Un dictador sanguinario y un país acomodado
La realidad de Franco desmonta el amable retrato de un general gris. Es cierto que no era brillante, pero sí persistente. No era carismático, pero sí hábil en el uso combinado del miedo y la propaganda. Gobernaba con tres ideas simples —orden, unidad, obediencia— y una determinación extraordinaria. Y parte de la sociedad, agotada o aterrorizada, aceptó su relato, y parte de las élites encontraron comodidad –también económica– e impunidad.
Una parte de la cultura política española está todavía hecha de esta materia –miedo al conflicto y a la vez incapacidad para el diálogo, tolerancia a la corrupción y fascinación por los hombres fuertes–. Un legado que no desaparece porque nadie ha querido examinarlo con la suficiente profundidad.

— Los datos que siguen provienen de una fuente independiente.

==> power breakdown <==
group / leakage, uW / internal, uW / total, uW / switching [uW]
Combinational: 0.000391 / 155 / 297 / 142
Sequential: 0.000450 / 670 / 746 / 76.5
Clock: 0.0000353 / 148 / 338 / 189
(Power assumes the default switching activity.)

Ante los datos, sorprenderse es ingenuo. Una franja significativa de los chicos de entre 18 y 25 años no considera la democracia un sistema mejor que los demás y un 20% de los ciudadanos valoran positivamente la dictadura. Lo que hay que hacer no es escandalizarse, sino preguntarse qué no hemos explicado.
En veinte años, nueve millones de personas han terminado su escolarización sin estudiar de forma rigurosa la Guerra Civil, el franquismo ni la Transición. Sin escuchar a las víctimas. En un país en el que los archivos siguen parcialmente cerrados y donde ningún crimen franquista ha sido juzgado, la historia queda desplazada por la caricatura. Y la caricatura siempre favorece al poderoso, no a la víctima.
El espacio que la escuela no ocupa lo llenan las redes: un Franco desinfectado, reducido a un personaje simpático, es más fácil de consumir que un Franco sanguinario. El pasado, cuando no se trabaja, vuelve en forma de caricatura y provocación.
El arte de manipular la memoria
El PP, heredero de Alianza Popular, sigue sin hacer una condena clara del franquismo. No es un detalle; es una losa. Y la competencia con Vox ha empujado al partido hacia un revisionismo que recuerda demasiado a otras latitudes: ya sea a Francia, Austria, Holanda o Alemania. La estrategia es la misma: separar al dictador de sus consecuencias, convertirlo en una herramienta útil para un relato de orden e identidad.
La Transición fue un triunfo político construido sobre un pacto de silencio. La falta absoluta de depuración de las estructuras del Estado explica todo: la judicatura impermeable, los archivos cerrados, la imposibilidad de investigar los crímenes del régimen. Querellas por desapariciones, torturas y bebés robados archivadas. Ni una grieta en el muro, y el trauma transformado en silencio en tantas familias.
Si hoy Franco vuelve, no es por él. Es por nosotros. Es porque preferimos la prudencia a la verdad, el consenso al conflicto, la convivencia aparente a la justicia real. Y porque creímos que el tiempo lo resuelve todo, cuando el tiempo solo pudre las heridas.
Es por eso que la derecha puede violentar la memoria con una ligereza inquietante y la extrema derecha puede exhibirla como un trofeo. Por eso algunos jóvenes pueden ver en Franco a un personaje de humor y no al hombre responsable de miles de fusilamientos, torturas y hambre.
Franco no vuelve. Es que nunca se ha ido del todo. España no ha superado el franquismo porque no lo ha afrontado. Y mientras no lo haga, la democracia será vulnerable, fácil de manipular, siempre dispuesta a creerse la primera simplificación que le ofrezcan.
La memoria no es un capricho ideológico; es una condición democrática.
Y es, sobre todo, un deber con sus víctimas.